Early stopping en epoch 4


### 8. Inicialización de Parámetros

In [None]:
# Inicialización manual de pesos
class MLPInit(nn.Module):
	def __init__(self, input_size=64*64*3, num_classes=10, init_type='he'):
		super().__init__()
		self.model = nn.Sequential(
			nn.Flatten(),
			nn.Linear(input_size, 512),
			nn.ReLU(),
			nn.Linear(512, 128),
			nn.ReLU(),
			nn.Linear(128, num_classes)
		)
		self.init_weights(init_type)

	def forward(self, x):
		return self.model(x)

	def init_weights(self, init_type):
		for m in self.modules():
			if isinstance(m, nn.Linear):
				if init_type == 'he':
					nn.init.kaiming_normal_(m.weight)
				elif init_type == 'xavier':
					nn.init.xavier_uniform_(m.weight)
				if m.bias is not None:
					nn.init.zeros_(m.bias)

# Hay que agregar:
# mlflow.log_param("init_type", "he")

In [None]:
# Visualización de pesos
for name, param in model.named_parameters():
	if 'weight' in name:
		writer.add_histogram(name, param, epoch)

In [None]:
!mlflow ui # http://localhost:5000
!tensorboard --logdir=runs # http://localhost:6006

# import pandas as pd
# import matplotlib.pyplot as plt
# results = pd.read_csv("resultados_experimentos.csv")
# display(results.sort_values("val_accuracy", ascending=False))
# variantes = ["Base", "Dropout", "BatchNorm", "Dropout+BatchNorm", "Init He", "Init Xavier", "L2", "Augment", "Grises"]
# plt.figure(figsize=(10,5))
# plt.bar(variantes, results.sort_values("val_accuracy", ascending=False)["val_accuracy"], color='skyblue')
# plt.ylabel("Validation Accuracy")
# plt.title("Comparación de variantes MLP")
# plt.xticks(rotation=45)
# plt.show()

In [None]:
variantes = [
	"base",
	# "pocas_imagenes",
	# "grises",
	"dropout",
	"batchnorm",
	"batchnorm_dropout",
	"weight_decay",
	"augmentation",
	"init_he",
	"init_xavier",
	"histogramas"
]

for var in variantes:
	print(f"Entrenando variante: {var}")
	
	if var == "base" or var == "weight_decay" or var == "augmentation" or var == "histogramas":
		model = MLPClassifier(num_classes=num_classes).to(device)
	# elif var == "grises":
	# elif var == "pocas_imagenes":
	elif var == "init_he":
		model = MLPInit(init_type='he', num_classes=num_classes).to(device)
	elif var == "init_xavier":
		model = MLPInit(init_type='xavier', num_classes=num_classes).to(device)
	elif var == "dropout":
		model = MLPDropout(num_classes=num_classes).to(device)
	elif var == "batchnorm":
		model = MLPBatchNorm(num_classes=num_classes).to(device)
	elif var == "batchnorm_dropout":
		model = MLPBatchNormDropout(num_classes=num_classes).to(device)
	else:
		raise ValueError(f"Variante '{var}' no reconocida.")
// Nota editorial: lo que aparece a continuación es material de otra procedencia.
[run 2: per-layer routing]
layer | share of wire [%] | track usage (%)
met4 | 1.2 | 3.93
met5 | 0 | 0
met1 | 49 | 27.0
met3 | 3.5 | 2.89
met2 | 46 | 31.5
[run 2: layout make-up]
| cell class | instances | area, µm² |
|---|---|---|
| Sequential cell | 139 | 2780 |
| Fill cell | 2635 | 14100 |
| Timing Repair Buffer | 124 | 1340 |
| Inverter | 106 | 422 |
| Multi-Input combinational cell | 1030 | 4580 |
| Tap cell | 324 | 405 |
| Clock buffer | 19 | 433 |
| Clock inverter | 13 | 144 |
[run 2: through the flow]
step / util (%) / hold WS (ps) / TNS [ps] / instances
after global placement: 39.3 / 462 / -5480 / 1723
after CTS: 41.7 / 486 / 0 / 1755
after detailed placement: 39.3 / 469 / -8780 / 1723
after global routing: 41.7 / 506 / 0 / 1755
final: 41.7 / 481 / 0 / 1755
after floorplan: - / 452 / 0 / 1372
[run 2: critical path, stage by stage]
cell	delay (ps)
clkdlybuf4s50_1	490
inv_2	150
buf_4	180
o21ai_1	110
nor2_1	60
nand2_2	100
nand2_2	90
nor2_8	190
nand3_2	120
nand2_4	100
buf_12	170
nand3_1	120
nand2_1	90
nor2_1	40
$ cat config.mk
export PLATFORM = sky130hd
export DESIGN_NAME = flash_pulse_ctrl
export DESIGN_NICKNAME = d
export VERILOG_FILES = /design/src/rtl/fpc_pkg.sv /design/src/rtl/fpc_sync.sv /design/src/rtl/fpc_timeout.sv /design/src/rtl/fpc_level_limit.sv /design/src/rtl/flash_pulse_ctrl.sv
export SDC_FILE = /design/constraint.sdc
export NUM_CORES = 1
export LEC_CHECK = 0
export BUFFER_PORTS_ARGS = -buffer_cell sky130_fd_sc_hd__buf_2
export CORE_UTILIZATION = 53
export CTS_CLUSTER_SIZE = 28
export DETAILED_ROUTE_END_ITERATION = 10
export GPL_TIMING_DRIVEN = 0
export PLACE_DENSITY = 0.86
export SLEW_MARGIN = 0
export SYNTH_ARGS = -nofsm -noshare
export SYNTH_HDL_FRONTEND = slang
export SYNTH_SLANG_ARGS = --single-unit
$ cat constraint.sdc
create_clock -name clk -period 2 [get_ports clk]
set_input_delay 0.4 -clock clk [delete_from_list [all_inputs] [get_ports clk]]
set_output_delay 0.4 -clock clk [all_outputs]
set_load 0.005 [all_outputs]
$ cat config.mk
export PLATFORM = sky130hd
export DESIGN_NAME = spi_io_tuner
export DESIGN_NICKNAME = d
export VERILOG_FILES = /design/src/rtl/spi_iotune_pkg.sv /design/src/rtl/iotune_dly_line.sv /design/src/rtl/iotune_rx_sel.sv /design/src/rtl/spi_io_tuner.sv
export SDC_FILE = /design/constraint.sdc
export NUM_CORES = 1
export LEC_CHECK = 0
export BUFFER_PORTS_ARGS = -buffer_cell sky130_fd_sc_hd__buf_2
export CORE_MARGIN = 4
export CORE_UTILIZATION = 49
export CTS_CLUSTER_DIAMETER = 60
export CTS_CLUSTER_SIZE = 8
export DETAILED_ROUTE_END_ITERATION = 7
export HOLD_SLACK_MARGIN = 0.15
export PLACE_DENSITY = 0.74
export SYNTH_ARGS = -nofsm -noshare
export SYNTH_HDL_FRONTEND = slang
export SYNTH_HIERARCHICAL = 1
export SYNTH_SLANG_ARGS = --single-unit
export TNS_END_PERCENT = 30
$ cat constraint.sdc
create_clock -name clk -period 2.8 [get_ports clk]
set_input_delay 0.14 -clock clk [delete_from_list [all_inputs] [get_ports clk]]
set_output_delay 0.14 -clock clk [all_outputs]
set_load 0.01 [all_outputs]
$ cat src/rtl/spi_iotune_pkg.sv
package spi_iotune_pkg;

  localparam int unsigned TUNE_W    = 2;
  localparam int unsigned TAP_DEPTH = (1 << TUNE_W) - 1;

  // ratio breakpoints for the automatic input delay
  localparam int unsigned IN3_MIN_DIV = 16;
  localparam int unsigned IN2_MIN_DIV = 8;
  localparam int unsigned IN1_MIN_DIV = 6;

  // serial-rate breakpoints (MHz) for the automatic capture point
  localparam int unsigned LATE_MHZ    = 100;
  localparam int unsigned NOMINAL_MHZ = 80;
  localparam int unsigned AHEAD1_MHZ  = 40;

  // code equals the delay in cycles from pre_stb to the capture strobe
  typedef enum logic [TUNE_W-1:0] {
    CAP_AHEAD2  = 2'd0,
    CAP_AHEAD1  = 2'd1,
    CAP_NOMINAL = 2'd2,
    CAP_LATE1   = 2'd3
  } cap_pt_e;

  typedef struct packed {
    logic [TUNE_W-1:0] in_dly;
    cap_pt_e           cap;
  } rx_tune_t;

  // largest ratio that still reaches the given serial rate
  function automatic int unsigned rate_div_max(input int unsigned core_mhz,
                                               input int unsigned rate_mhz);
    return core_mhz / rate_mhz;
  endfunction

  function automatic rx_tune_t auto_tune(input int unsigned div,
                                         input int unsigned core_mhz);
    rx_tune_t t;
    t.in_dly = '0;
    t.cap    = CAP_AHEAD2;
    if (div <= rate_div_max(core_mhz, LATE_MHZ))         t.cap = CAP_LATE1;
    else if (div <= rate_div_max(core_mhz, NOMINAL_MHZ)) t.cap = CAP_NOMINAL;
    else if (div <= rate_div_max(core_mhz, AHEAD1_MHZ))  t.cap = CAP_AHEAD1;
    else if (div >= IN3_MIN_DIV)                         t.in_dly = 2'd3;
    else if (div >= IN2_MIN_DIV)                         t.in_dly = 2'd2;
    else if (div >= IN1_MIN_DIV)                         t.in_dly = 2'd1;
    return t;
  endfunction

  // keep capture offset plus input delay inside one bit period
  function automatic rx_tune_t clamp_tune(input rx_tune_t raw,
                                          input int unsigned div);
    int unsigned room;
    int unsigned cap_n;
    int unsigned in_n;
    rx_tune_t    t;
    room  = (div == 0) ? 0 : div - 1;
    cap_n = 32'(raw.cap);
    if (cap_n > room) cap_n = room;
    in_n = 32'(raw.in_dly);
    if (in_n > room - cap_n) in_n = room - cap_n;
    t.cap    = cap_pt_e'(cap_n[TUNE_W-1:0]);
    t.in_dly = in_n[TUNE_W-1:0];
    return t;
  endfunction

endpackage
--- config.mk ---
export PLATFORM = sky130hd
export DESIGN_NAME = xw_walker
export DESIGN_NICKNAME = d
export VERILOG_FILES = /design/src/rtl/xw_pkg.sv /design/src/rtl/xw_addr_gen.sv /design/src/rtl/xw_entry_dec.sv /design/src/rtl/xw_ctrl.sv /design/src/rtl/xw_walker.sv
export SDC_FILE = /design/constraint.sdc
export NUM_CORES = 1
export LEC_CHECK = 0
export BUFFER_PORTS_ARGS = -buffer_cell sky130_fd_sc_hd__buf_4
export CAP_MARGIN = 20
export CORE_MARGIN = 2
export CORE_UTILIZATION = 52
export DETAILED_ROUTE_END_ITERATION = 8
export PLACE_DENSITY_LB_ADDON = 0.12
export SETUP_SLACK_MARGIN = 0.15
export SLEW_MARGIN = 40
export SYNTH_ARGS = -nofsm -noshare
export SYNTH_HDL_FRONTEND = slang
export SYNTH_SLANG_ARGS = --single-unit
export TNS_END_PERCENT = 30
--- constraint.sdc ---
create_clock -name clk -period 3.95 [get_ports clk]
set_clock_uncertainty 0.15 [all_clocks]
set_input_delay 0 -clock clk [delete_from_list [all_inputs] [get_ports clk]]
set_output_delay 0 -clock clk [all_outputs]
set_load 0.02 [all_outputs]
	if var == "weight_decay":
		optimizer = optim.Adam(model.parameters(), lr=1e-3, weight_decay=1e-4)
	else:
		optimizer = optim.Adam(model.parameters(), lr=1e-3)
	if var == "augmentation":
		train_loader = train_loader_adv

	writer = SummaryWriter(log_dir=f"runs/experimento_{var}")
	
	for epoch in range(n_epochs):
		# Train...
		# writer.add_scalar(...)
		if var == "histogramas":
			# Histogramas de pesos
			for name, param in model.named_parameters():
				if 'weight' in name:
					writer.add_histogram(name, param, epoch)
	
	torch.save(model.state_dict(), f"mlp_{var}.pth")
	mlflow.log_param("variante", var)
	mlflow.log_artifact(f"mlp_{var}.pth")
	
	writer.close()
	print(f"Variante {var} entrenada y guardada.\n")